----- RECORDS FOR THE EXERCISE -----

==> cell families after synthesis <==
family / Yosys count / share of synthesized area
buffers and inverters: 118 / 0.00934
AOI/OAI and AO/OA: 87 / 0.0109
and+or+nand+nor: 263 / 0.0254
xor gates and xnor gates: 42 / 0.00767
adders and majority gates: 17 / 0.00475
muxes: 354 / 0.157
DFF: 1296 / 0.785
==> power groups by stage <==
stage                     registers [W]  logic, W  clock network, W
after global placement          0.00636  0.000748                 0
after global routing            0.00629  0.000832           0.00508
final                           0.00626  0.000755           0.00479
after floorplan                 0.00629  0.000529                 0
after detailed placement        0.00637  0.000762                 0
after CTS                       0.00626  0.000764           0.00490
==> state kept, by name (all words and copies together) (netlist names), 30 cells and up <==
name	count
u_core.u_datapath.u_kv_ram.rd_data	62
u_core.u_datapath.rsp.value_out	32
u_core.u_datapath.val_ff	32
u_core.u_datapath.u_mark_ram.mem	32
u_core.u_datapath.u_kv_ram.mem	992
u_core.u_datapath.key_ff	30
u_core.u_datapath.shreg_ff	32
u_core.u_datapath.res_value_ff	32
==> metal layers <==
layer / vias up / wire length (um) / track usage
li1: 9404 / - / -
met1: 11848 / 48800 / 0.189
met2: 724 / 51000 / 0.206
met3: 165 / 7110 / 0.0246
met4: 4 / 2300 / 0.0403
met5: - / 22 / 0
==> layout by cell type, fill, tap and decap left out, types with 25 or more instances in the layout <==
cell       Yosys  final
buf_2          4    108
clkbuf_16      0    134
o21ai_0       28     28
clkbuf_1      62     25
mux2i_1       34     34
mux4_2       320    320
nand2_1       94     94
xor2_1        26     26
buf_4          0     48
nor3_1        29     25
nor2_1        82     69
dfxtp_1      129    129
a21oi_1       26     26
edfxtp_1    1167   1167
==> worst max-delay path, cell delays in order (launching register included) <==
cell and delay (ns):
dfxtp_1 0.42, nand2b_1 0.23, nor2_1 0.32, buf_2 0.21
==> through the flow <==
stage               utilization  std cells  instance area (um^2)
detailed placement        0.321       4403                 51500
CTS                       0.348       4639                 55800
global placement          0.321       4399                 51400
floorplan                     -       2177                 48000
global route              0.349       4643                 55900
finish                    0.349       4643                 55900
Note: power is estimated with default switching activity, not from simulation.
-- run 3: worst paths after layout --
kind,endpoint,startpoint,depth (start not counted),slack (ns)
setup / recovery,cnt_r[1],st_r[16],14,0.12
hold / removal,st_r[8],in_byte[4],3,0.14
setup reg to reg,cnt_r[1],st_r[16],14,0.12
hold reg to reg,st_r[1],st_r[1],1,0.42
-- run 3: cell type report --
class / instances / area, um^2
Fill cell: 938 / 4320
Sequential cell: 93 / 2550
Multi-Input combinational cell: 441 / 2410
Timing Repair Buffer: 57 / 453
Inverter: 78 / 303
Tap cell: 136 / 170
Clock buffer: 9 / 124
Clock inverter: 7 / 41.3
## src/decimal_magnitude_compare_defines.svh

```systemverilog
// ----------------------------------------------------------------------------
// decimal_magnitude_compare_defines
// Assertion macros used by the decimal_magnitude_compare module.
// ----------------------------------------------------------------------------
`ifndef DECIMAL_MAGNITUDE_COMPARE_DEFINES_SVH
`define DECIMAL_MAGNITUDE_COMPARE_DEFINES_SVH

// Same-cycle implication, disabled during reset
`define DMC_ASSERT_SAME(label, clk, rst, ante, cons) \
   label: assert property (@(posedge clk) disable iff (rst) (ante) |-> (cons)) \
      else $error("dmc assertion failed: same-cycle implication");

// Next-cycle implication, disabled during reset
`define DMC_ASSERT_NEXT(label, clk, rst, ante, cons) \
   label: assert property (@(posedge clk) disable iff (rst) (ante) |=> (cons)) \
      else $error("dmc assertion failed: next-cycle implication");

`endif

```

## src/dmc_pkg.sv

```systemverilog
// ----------------------------------------------------------------------------
// dmc_pkg
// Types and constants for the decimal magnitude compare block.
// ----------------------------------------------------------------------------
`timescale 1ns / 1ps
`default_nettype none

package dmc_pkg;

   // Default sizes of the mantissa and the power-of-ten scale
   localparam int MANTISSA_BITS_DEFAULT = 96;
   localparam int SCALE_BITS_DEFAULT    = 5;

   // Fixed widths of the transaction fields
   localparam int MANT_LO_WIDTH = 64;
   localparam int MANT_HI_WIDTH = 32;
   localparam int MANT_IN_WIDTH = MANT_LO_WIDTH + MANT_HI_WIDTH;
   localparam int SCALE_WIDTH   = 5;

   // Input transaction
   typedef struct packed {
      logic [MANT_LO_WIDTH-1:0] a_mant_lo;
      logic [MANT_HI_WIDTH-1:0] a_mant_hi;
      logic [SCALE_WIDTH-1:0]   a_scale;
      logic [MANT_LO_WIDTH-1:0] b_mant_lo;
      logic [MANT_HI_WIDTH-1:0] b_mant_hi;
      logic [SCALE_WIDTH-1:0]   b_scale;
   } dmc_req_type;

   // Result transaction
   typedef struct packed {
      logic is_less;
      logic is_greater;
   } dmc_rsp_type;

   // Sequencer commands to the datapath
   typedef struct packed {
      logic load;
      logic step;
   } dmc_ctrl_type;

   // Datapath status back to the sequencer
   typedef struct packed {
      logic steps_zero;
      logic over;
      logic scale_b;
      logic a_lt_b;
      logic a_gt_b;
   } dmc_stat_type;

   // Sequencer states
   typedef enum logic {
      DMC_IDLE,
      DMC_ALIGN
   } dmc_state_type;

endpackage : dmc_pkg

`default_nettype wire

```

## src/dmc_datapath.sv

```systemverilog
// ----------------------------------------------------------------------------
// dmc_datapath
// Operand registers, shared multiply-by-ten unit and final magnitude compare.
// ----------------------------------------------------------------------------
`timescale 1ns / 1ps
`default_nettype none

module dmc_datapath #(
   parameter int MANTISSA_BITS = dmc_pkg::MANTISSA_BITS_DEFAULT,
   parameter int SCALE_BITS    = dmc_pkg::SCALE_BITS_DEFAULT
) (
   input  wire logic                 clock,
   input  wire dmc_pkg::dmc_req_type req,
   input  wire dmc_pkg::dmc_ctrl_type ctrl,
   output      dmc_pkg::dmc_stat_type stat
);
   import dmc_pkg::*;

   localparam int ExtBits = MANTISSA_BITS + MANT_IN_WIDTH;

   logic [MANTISSA_BITS-1:0]   a_mant_ff, a_mant_in;
   logic [MANTISSA_BITS-1:0]   b_mant_ff, b_mant_in;
   logic [SCALE_BITS-1:0]      steps_ff, steps_in;
   logic                       scale_b_ff, scale_b_in;

   logic [ExtBits-1:0]         a_ext, b_ext;
   logic [SCALE_BITS+SCALE_WIDTH-1:0] a_scale_ext, b_scale_ext;
   logic [SCALE_BITS-1:0]      sa, sb;
   logic [MANTISSA_BITS-1:0]   mul_src;
   logic [MANTISSA_BITS+3:0]   mul_src_ext, product;

   // Drop mantissa and scale bits beyond the configured widths
   assign a_ext       = ExtBits'({req.a_mant_hi, req.a_mant_lo});
   assign b_ext       = ExtBits'({req.b_mant_hi, req.b_mant_lo});
   assign a_scale_ext = (SCALE_BITS+SCALE_WIDTH)'(req.a_scale);
   assign b_scale_ext = (SCALE_BITS+SCALE_WIDTH)'(req.b_scale);
   assign sa          = a_scale_ext[SCALE_BITS-1:0];
   assign sb          = b_scale_ext[SCALE_BITS-1:0];

   // Shared multiply-by-ten: x*8 + x*2 on the operand with the smaller scale
   assign mul_src     = scale_b_ff ? b_mant_ff : a_mant_ff;
   assign mul_src_ext = (MANTISSA_BITS+4)'(mul_src);
   assign product     = (mul_src_ext << 3) + (mul_src_ext << 1);

   // Load operands, or advance the scaled operand by one decade
   always_comb begin
      a_mant_in  = a_mant_ff;
      b_mant_in  = b_mant_ff;
      steps_in   = steps_ff;
      scale_b_in = scale_b_ff;
      if (ctrl.load) begin
         a_mant_in  = a_ext[MANTISSA_BITS-1:0];
         b_mant_in  = b_ext[MANTISSA_BITS-1:0];
         scale_b_in = (sa > sb);
         steps_in   = (sa > sb) ? (sa - sb) : (sb - sa);
      end else if (ctrl.step) begin
         if (scale_b_ff) begin
            b_mant_in = product[MANTISSA_BITS-1:0];
         end else begin
            a_mant_in = product[MANTISSA_BITS-1:0];
         end
         steps_in = steps_ff - SCALE_BITS'(1);
      end
   end

   always_ff @(posedge clock) begin
      a_mant_ff  <= a_mant_in;
      b_mant_ff  <= b_mant_in;
      steps_ff   <= steps_in;
      scale_b_ff <= scale_b_in;
   end

   // Report alignment progress, overflow of the next step and the compare
   always_comb begin
      stat.steps_zero = (steps_ff == '0);
      stat.over       = |product[MANTISSA_BITS+3:MANTISSA_BITS];
      stat.scale_b    = scale_b_ff;
      stat.a_lt_b     = (a_mant_ff < b_mant_ff);
      stat.a_gt_b     = (a_mant_ff > b_mant_ff);
   end

endmodule : dmc_datapath

`default_nettype wire

```

## src/decimal_magnitude_compare.sv

```systemverilog
// ----------------------------------------------------------------------------
// decimal_magnitude_compare
// Magnitude compare of two scaled decimal numbers (mantissa / 10^scale).
// ----------------------------------------------------------------------------
// A transaction is taken when start is high and busy is low. The operand with
// the smaller scale is multiplied by ten in a single shared multiply-by-ten
// unit, one decade per clock, until the scales match; the aligned mantissas
// are then compared and the result registered. The rsp_valid strobe follows
// once the scales match, or earlier when the scaled operand overflows the
// mantissa width, in which case that operand is reported as the larger.
// Busy drops in the same cycle as the strobe, so the next transaction may
// start then. The result is flagged valid by rsp_valid for exactly one
// cycle and cannot be held off by the receiver; it must be captured on that
// edge.
// ----------------------------------------------------------------------------
`timescale 1ns / 1ps
`default_nettype none

`include "decimal_magnitude_compare_defines.svh"

module decimal_magnitude_compare #(
   parameter int MANTISSA_BITS = dmc_pkg::MANTISSA_BITS_DEFAULT,
   parameter int SCALE_BITS    = dmc_pkg::SCALE_BITS_DEFAULT
) (
   input  wire logic                 clock,
   input  wire logic                 reset,
   input  wire logic                 start,
   output      logic                 busy,
   input  wire dmc_pkg::dmc_req_type req_data,
   output      logic                 rsp_valid,
   output      dmc_pkg::dmc_rsp_type rsp_data
);
   import dmc_pkg::*;

   dmc_state_type state_ff, state_in;
   logic          rsp_valid_ff, rsp_valid_in;
   dmc_rsp_type   rsp_data_ff, rsp_data_in;
   dmc_ctrl_type  ctrl;
   dmc_stat_type  stat;

   dmc_datapath #(
      .MANTISSA_BITS (MANTISSA_BITS),
      .SCALE_BITS    (SCALE_BITS)
   ) u_datapath (
      .clock (clock),
      .req   (req_data),
      .ctrl  (ctrl),
      .stat  (stat)
   );

   // Hold sequencer state and result strobe
   always_ff @(posedge clock) begin
      if (reset) begin
         state_ff     <= DMC_IDLE;
         rsp_valid_ff <= 1'b0;
      end else begin
         state_ff     <= state_in;
         rsp_valid_ff <= rsp_valid_in;
      end
   end

   always_ff @(posedge clock) begin
      rsp_data_ff <= rsp_data_in;
   end

   // Sequence load, alignment steps and the final decision
   always_comb begin
      state_in     = state_ff;
      rsp_valid_in = 1'b0;
      rsp_data_in  = rsp_data_ff;
      ctrl.load    = 1'b0;
      ctrl.step    = 1'b0;
      case (state_ff)
         DMC_IDLE: begin
            if (start) begin
               ctrl.load = 1'b1;
               state_in  = DMC_ALIGN;
            end
         end
         DMC_ALIGN: begin
            if (stat.steps_zero) begin
               rsp_valid_in           = 1'b1;
               rsp_data_in.is_less    = stat.a_lt_b;
               rsp_data_in.is_greater = stat.a_gt_b;
               state_in               = DMC_IDLE;
            end else if (stat.over) begin
               // Scaled operand left the mantissa range: it is the larger
               rsp_valid_in           = 1'b1;
               rsp_data_in.is_less    = stat.scale_b;
               rsp_data_in.is_greater = !stat.scale_b;
               state_in               = DMC_IDLE;
            end else begin
               ctrl.step = 1'b1;
            end
         end
         default: begin
            state_in = DMC_IDLE;
         end
      endcase
   end

   assign busy      = (state_ff != DMC_IDLE);
   assign rsp_valid = rsp_valid_ff;
   assign rsp_data  = rsp_data_ff;

   // Accepted transaction always enters alignment
   `DMC_ASSERT_NEXT(a_accept_aligns, clock, reset, start && !busy, state_ff == DMC_ALIGN)
   // Finished alignment always produces a strobe next cycle
   `DMC_ASSERT_NEXT(a_done_strobes, clock, reset,
      state_ff == DMC_ALIGN && stat.steps_zero, rsp_valid)
   // A strobe never carries both flags
   `DMC_ASSERT_SAME(a_flags_exclusive, clock, reset, rsp_valid,
      !(rsp_data.is_less && rsp_data.is_greater))

endmodule : decimal_magnitude_compare

`default_nettype wire
```
## src/rtl/assert_macros.svh

```systemverilog
// Assertion macros used by the interpolator controller.
`ifndef ASSERT_MACROS_SVH
`define ASSERT_MACROS_SVH

// Checked at every rising clock edge while reset is released.
`define PLI_ASSERT(label, prop, msg) \
  label: assert property (@(posedge clk_i) disable iff (!rst_ni) (prop)) else $error(msg);

// Checked at every rising clock edge, also during reset.
`define PLI_ASSERT_ALWAYS(label, prop, msg) \
  label: assert property (@(posedge clk_i) (prop)) else $error(msg);

`endif

```

## src/rtl/pli_pkg.sv

```systemverilog
// Shared types and constants of the piecewise linear interpolator.
package pli_pkg;

  localparam int unsigned DIV_STEPS = 64;
  localparam int unsigned DIV_CW    = 6;
  localparam int unsigned CNT_W     = 5;

  localparam logic CMD_LOAD = 1'b0;
  localparam logic CMD_EVAL = 1'b1;

  typedef enum logic [1:0] {
    OUT_ZERO   = 2'd0,
    OUT_ERR    = 2'd1,
    OUT_INTERP = 2'd2
  } out_kind_e;

  typedef enum logic [6:0] {
    S_IDLE    = 7'b0000001,
    S_RDLAST  = 7'b0000010,
    S_CHKLAST = 7'b0000100,
    S_SCAN    = 7'b0001000,
    S_MUL     = 7'b0010000,
    S_DIV     = 7'b0100000,
    S_DONE    = 7'b1000000
  } state_e;

  typedef struct packed {
    logic      capture;
    logic      wr_en;
    logic      rd_en;
    logic      save_prev;
    logic      mul_start;
    logic      div_step;
    logic      out_load;
    out_kind_e out_kind;
  } ctl_cmd_t;

  typedef struct packed {
    logic above_rd;
    logic below_rd;
    logic seg_hit;
  } dp_status_t;

endpackage

```

## src/rtl/pli_dpath.sv

```systemverilog
// Datapath: breakpoint memory, segment compares, multiplier, divider, output register.
module pli_dpath #(
  parameter int unsigned MAX_POINTS = 16,
  parameter int unsigned IW         = 4
) (
  input  logic                clk_i,
  input  pli_pkg::ctl_cmd_t   cmd_i,
  input  logic [IW-1:0]       rd_addr_i,
  input  logic [3:0]          point_index_i,
  input  logic signed [31:0]  point_x_i,
  input  logic signed [31:0]  point_y_i,
  input  logic signed [31:0]  query_x_i,
  output pli_pkg::dp_status_t status_o,
  output logic signed [31:0]  result_y_o,
  output logic                err_o
);
  import pli_pkg::*;

  logic signed [31:0] mem_x [MAX_POINTS];
  logic signed [31:0] mem_y [MAX_POINTS];

  logic signed [31:0] q_q, rd_x_q, rd_y_q, prev_x_q, prev_y_q, y0_q;
  logic        [63:0] dvd_q;
  logic        [31:0] rem_q, dx_q;
  logic               dxz_q, neg_q;
  logic signed [31:0] res_q;
  logic               err_q;

  logic               idx_ok;
  logic signed [32:0] dx, tt, dy, dy_mag;
  logic        [32:0] shifted, diff;
  logic               fits;
  logic signed [31:0] step, interp;

  assign idx_ok = 32'(point_index_i) < MAX_POINTS;

  always_ff @(posedge clk_i) begin
    if (cmd_i.wr_en && idx_ok) begin
      mem_x[IW'(point_index_i)] <= point_x_i;
      mem_y[IW'(point_index_i)] <= point_y_i;
    end
    if (cmd_i.rd_en) begin
      rd_x_q <= mem_x[rd_addr_i];
      rd_y_q <= mem_y[rd_addr_i];
    end
  end

  assign status_o.above_rd = q_q > rd_x_q;
  assign status_o.below_rd = q_q < rd_x_q;
  assign status_o.seg_hit  = (prev_x_q <= q_q) && (q_q <= rd_x_q);

  always_comb begin
    dx      = 33'(rd_x_q) - 33'(prev_x_q);
    tt      = 33'(q_q) - 33'(prev_x_q);
    dy      = 33'(rd_y_q) - 33'(prev_y_q);
    dy_mag  = dy[32] ? -dy : dy;
    shifted = {rem_q, dvd_q[63]};
    diff    = shifted - {1'b0, dx_q};
    fits    = shifted >= {1'b0, dx_q};
    step    = neg_q ? -$signed(dvd_q[31:0]) : $signed(dvd_q[31:0]);
    interp  = dxz_q ? y0_q : y0_q + step;
  end

  always_ff @(posedge clk_i) begin
    if (cmd_i.capture) q_q <= query_x_i;
    if (cmd_i.save_prev) begin
      prev_x_q <= rd_x_q;
      prev_y_q <= rd_y_q;
    end
    if (cmd_i.mul_start) begin
      dvd_q <= 64'(tt[31:0]) * 64'(dy_mag[31:0]);
      rem_q <= '0;
      dx_q  <= dx[31:0];
      dxz_q <= dx == '0;
      neg_q <= dy[32];
      y0_q  <= prev_y_q;
    end else if (cmd_i.div_step) begin
      rem_q <= fits ? diff[31:0] : shifted[31:0];
      dvd_q <= {dvd_q[62:0], fits};
    end
    if (cmd_i.out_load) begin
      case (cmd_i.out_kind)
        OUT_INTERP: begin
          res_q <= interp;
          err_q <= 1'b0;
        end
        OUT_ERR: begin
          res_q <= '0;
          err_q <= 1'b1;
        end
        default: begin
          res_q <= '0;
          err_q <= 1'b0;
        end
      endcase
    end
  end

  assign result_y_o = res_q;
  assign err_o      = err_q;

endmodule

```

## src/rtl/pli_ctrl.sv

```systemverilog
// Controller: sequencing of load, range check, segment scan, multiply and divide.
`include "assert_macros.svh"
module pli_ctrl #(
  parameter int unsigned MAX_POINTS = 16,
  parameter int unsigned IW         = 4
) (
  input  logic                clk_i,
  input  logic                rst_ni,
  input  logic                cfg_we_i,
  input  logic [4:0]          cfg_wdata_i,
  input  logic                in_valid_i,
  output logic                in_ready_o,
  input  logic                in_cmd_i,
  output logic                out_valid_o,
  input  logic                out_ready_i,
  input  pli_pkg::dp_status_t status_i,
  output pli_pkg::ctl_cmd_t   cmd_o,
  output logic [IW-1:0]       rd_addr_o
);
  import pli_pkg::*;

  localparam int unsigned CW = ($clog2(MAX_POINTS + 1) > CNT_W) ?
                               $clog2(MAX_POINTS + 1) : CNT_W;

  state_e          state_q, state_d;
  logic [CNT_W-1:0] count_q;
  logic [IW-1:0]   k_q, k_d;
  logic [DIV_CW-1:0] dcnt_q, dcnt_d;
  out_kind_e       kind_q, kind_d;
  logic            out_valid_q, out_valid_d;
  logic [CW-1:0]   n_clamp;
  logic [IW-1:0]   last_idx;
  logic            accept, slot_free;

  always_comb begin
    n_clamp = CW'(count_q);
    if (n_clamp < CW'(2)) n_clamp = CW'(2);
    if (n_clamp > CW'(MAX_POINTS)) n_clamp = CW'(MAX_POINTS);
  end
  assign last_idx = IW'(n_clamp - CW'(1));

  assign in_ready_o = state_q == S_IDLE;
  assign accept     = in_valid_i && in_ready_o;
  assign slot_free  = !out_valid_q || out_ready_i;

  always_comb begin
    state_d   = state_q;
    k_d       = k_q;
    dcnt_d    = dcnt_q;
    kind_d    = kind_q;
    cmd_o     = '0;
    cmd_o.out_kind = kind_q;
    rd_addr_o = k_q;
    case (state_q)
      S_IDLE: begin
        if (accept) begin
          if (in_cmd_i == CMD_LOAD) begin
            cmd_o.wr_en = 1'b1;
            kind_d      = OUT_ZERO;
            state_d     = S_DONE;
          end else begin
            cmd_o.capture = 1'b1;
            state_d       = S_RDLAST;
          end
        end
      end
      S_RDLAST: begin
        cmd_o.rd_en = 1'b1;
        rd_addr_o   = last_idx;
        state_d     = S_CHKLAST;
      end
      S_CHKLAST: begin
        if (status_i.above_rd) begin
          kind_d  = OUT_ERR;
          state_d = S_DONE;
        end else begin
          cmd_o.rd_en = 1'b1;
          rd_addr_o   = '0;
          k_d         = '0;
          state_d     = S_SCAN;
        end
      end
      S_SCAN: begin
        if (k_q == '0 && status_i.below_rd) begin
          kind_d  = OUT_ERR;
          state_d = S_DONE;
        end else if (k_q != '0 && status_i.seg_hit) begin
          state_d = S_MUL;
        end else if (k_q == last_idx) begin
          kind_d  = OUT_ERR;
          state_d = S_DONE;
        end else begin
          cmd_o.save_prev = 1'b1;
          cmd_o.rd_en     = 1'b1;
          rd_addr_o       = k_q + IW'(1);
          k_d             = k_q + IW'(1);
        end
      end
      S_MUL: begin
        cmd_o.mul_start = 1'b1;
        dcnt_d          = '0;
        state_d         = S_DIV;
      end
      S_DIV: begin
        cmd_o.div_step = 1'b1;
        dcnt_d         = dcnt_q + DIV_CW'(1);
        if (dcnt_q == DIV_CW'(DIV_STEPS - 1)) begin
          kind_d  = OUT_INTERP;
          state_d = S_DONE;
        end
      end
      S_DONE: begin
        if (slot_free) begin
          cmd_o.out_load = 1'b1;
          state_d        = S_IDLE;
        end
      end
      default: state_d = S_IDLE;
    endcase
  end

  always_comb begin
    out_valid_d = out_valid_q;
    if (cmd_o.out_load) out_valid_d = 1'b1;
    else if (out_ready_i) out_valid_d = 1'b0;
  end

  always_ff @(posedge clk_i or negedge rst_ni) begin
    if (!rst_ni) begin
      state_q     <= S_IDLE;
      count_q     <= CNT_W'(2);
      k_q         <= '0;
      dcnt_q      <= '0;
      kind_q      <= OUT_ZERO;
      out_valid_q <= 1'b0;
    end else begin
      state_q     <= state_d;
      k_q         <= k_d;
      dcnt_q      <= dcnt_d;
      kind_q      <= kind_d;
      out_valid_q <= out_valid_d;
      if (cfg_we_i) count_q <= cfg_wdata_i;
    end
  end

  assign out_valid_o = out_valid_q;

  `PLI_ASSERT(a_rd_in_table, cmd_o.rd_en |-> rd_addr_o <= last_idx, "read beyond active table")
  `PLI_ASSERT(a_div_full, (state_q == S_DONE && $past(state_q == S_DIV)) |-> $past(dcnt_q == DIV_CW'(DIV_STEPS - 1)), "divide left early")
  `PLI_ASSERT(a_out_from_done, $rose(out_valid_q) |-> $past(state_q == S_DONE), "result without completion")

endmodule

```

## src/rtl/piecewise_linear_interpolator.sv

```systemverilog
// Top level of the piecewise linear interpolator with its breakpoint table.
// A load request writes one point; an evaluate request reads the last and first points,
// scans one breakpoint a cycle, then does a multiply and a bit-serial divide.
// Throughput: one request at a time; the next is accepted after the result is registered.
// Async active-low reset clears control state and sets point_count to 2; table is unset.
module piecewise_linear_interpolator #(
  parameter int unsigned MAX_POINTS = 16
) (
  input  logic         clk_i,
  input  logic         rst_ni,
  input  logic         cfg_we_i,
  input  logic [4:0]   cfg_wdata_i,
  input  logic         s_axis_tvalid,
  output logic         s_axis_tready,
  // [3:0] point_index, [35:4] point_x, [67:36] point_y, [99:68] query_x, rest zero
  input  logic [103:0] s_axis_tdata,
  // [0] cmd
  input  logic         s_axis_tuser,
  output logic         m_axis_tvalid,
  input  logic         m_axis_tready,
  // [31:0] result_y
  output logic [31:0]  m_axis_tdata,
  // [0] status
  output logic         m_axis_tuser
);
  import pli_pkg::*;

  // Address width of the breakpoint memory.
  localparam int unsigned IW = $clog2(MAX_POINTS);

  ctl_cmd_t         cmd;
  dp_status_t       status;
  logic [IW-1:0]    rd_addr;
  logic signed [31:0] result_y;
  logic             err;

  // The controller sequences every request; the datapath holds the table
  // and the arithmetic and reports only compare results back.
  pli_ctrl #(.MAX_POINTS(MAX_POINTS), .IW(IW)) u_ctrl (
    .clk_i       (clk_i),
    .rst_ni      (rst_ni),
    .cfg_we_i    (cfg_we_i),
    .cfg_wdata_i (cfg_wdata_i),
    .in_valid_i  (s_axis_tvalid),
    .in_ready_o  (s_axis_tready),
    .in_cmd_i    (s_axis_tuser),
    .out_valid_o (m_axis_tvalid),
    .out_ready_i (m_axis_tready),
    .status_i    (status),
    .cmd_o       (cmd),
    .rd_addr_o   (rd_addr)
  );

  pli_dpath #(.MAX_POINTS(MAX_POINTS), .IW(IW)) u_dpath (
    .clk_i         (clk_i),
    .cmd_i         (cmd),
    .rd_addr_i     (rd_addr),
    .point_index_i (s_axis_tdata[3:0]),
    .point_x_i     (s_axis_tdata[35:4]),
    .point_y_i     (s_axis_tdata[67:36]),
    .query_x_i     (s_axis_tdata[99:68]),
    .status_o      (status),
    .result_y_o    (result_y),
    .err_o         (err)
  );

  assign m_axis_tdata = result_y;
  assign m_axis_tuser = err;

endmodule
```
--- src/hdl/dwp_ctrl.sv ---
// ----------------------------------------------------------------------------
// dwp_ctrl: pipeline valid tracking and flow control
// Keeps one valid bit per stage and lets each stage fill as soon as the stage
// ahead of it empties, so bubbles collapse and the input keeps flowing while
// a finished result waits at the output, until every stage is occupied.
// ----------------------------------------------------------------------------
module dwp_ctrl
  import dwp_pkg::*;
(
  input  logic  clk_i,
  input  logic  rst_ni,
  input  logic  in_valid_i,
  output logic  in_ready_o,
  output logic  out_valid_o,
  input  logic  out_ready_i,
  output ctrl_t ctrl_o
);

  logic [NStg-1:0] valid_q, valid_d;
  logic [NStg-1:0] can_load;
  logic [NStg-1:0] depart;
  logic [NStg-1:0] load;

  // Resolve departures from the output backward
  always_comb begin
    depart[NStg-1]   = valid_q[NStg-1] & out_ready_i;
    can_load[NStg-1] = ~valid_q[NStg-1] | depart[NStg-1];
    for (int k = NStg - 2; k >= 0; k--) begin
      depart[k]   = valid_q[k] & can_load[k+1];
      can_load[k] = ~valid_q[k] | depart[k];
    end
    load[0] = in_valid_i & can_load[0];
    for (int k = 1; k < NStg; k++) begin
      load[k] = depart[k-1];
    end
    valid_d = load | (valid_q & ~depart);
  end

  // Hold the per-stage valid bits
  always_ff @(posedge clk_i or negedge rst_ni) begin
    if (!rst_ni) begin
      valid_q <= '0;
    end else begin
      valid_q <= valid_d;
    end
  end

  assign in_ready_o  = can_load[0];
  assign out_valid_o = valid_q[NStg-1];
  assign ctrl_o.ld   = load;

  // A stage never loads over an item that stays
  a_no_overwrite: assert property (@(posedge clk_i) disable iff (!rst_ni)
    ((load & valid_q & ~depart) == '0))
    else $error("pipeline stage overwritten");

  // Only occupied stages hand an item on
  a_depart_valid: assert property (@(posedge clk_i) disable iff (!rst_ni)
    ((depart & ~valid_q) == '0))
    else $error("empty stage departed");

  // A stalled result stays at the output
  a_out_hold: assert property (@(posedge clk_i) disable iff (!rst_ni)
    (out_valid_o && !out_ready_i) |=> out_valid_o)
    else $error("stalled result dropped");

endmodule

-----

• _DESCRIPTION OF THE TASK_: Across the records above, how many lines does the word "instances" appear on? Reply with the number only.

• _YOUR SOLUTION_: 2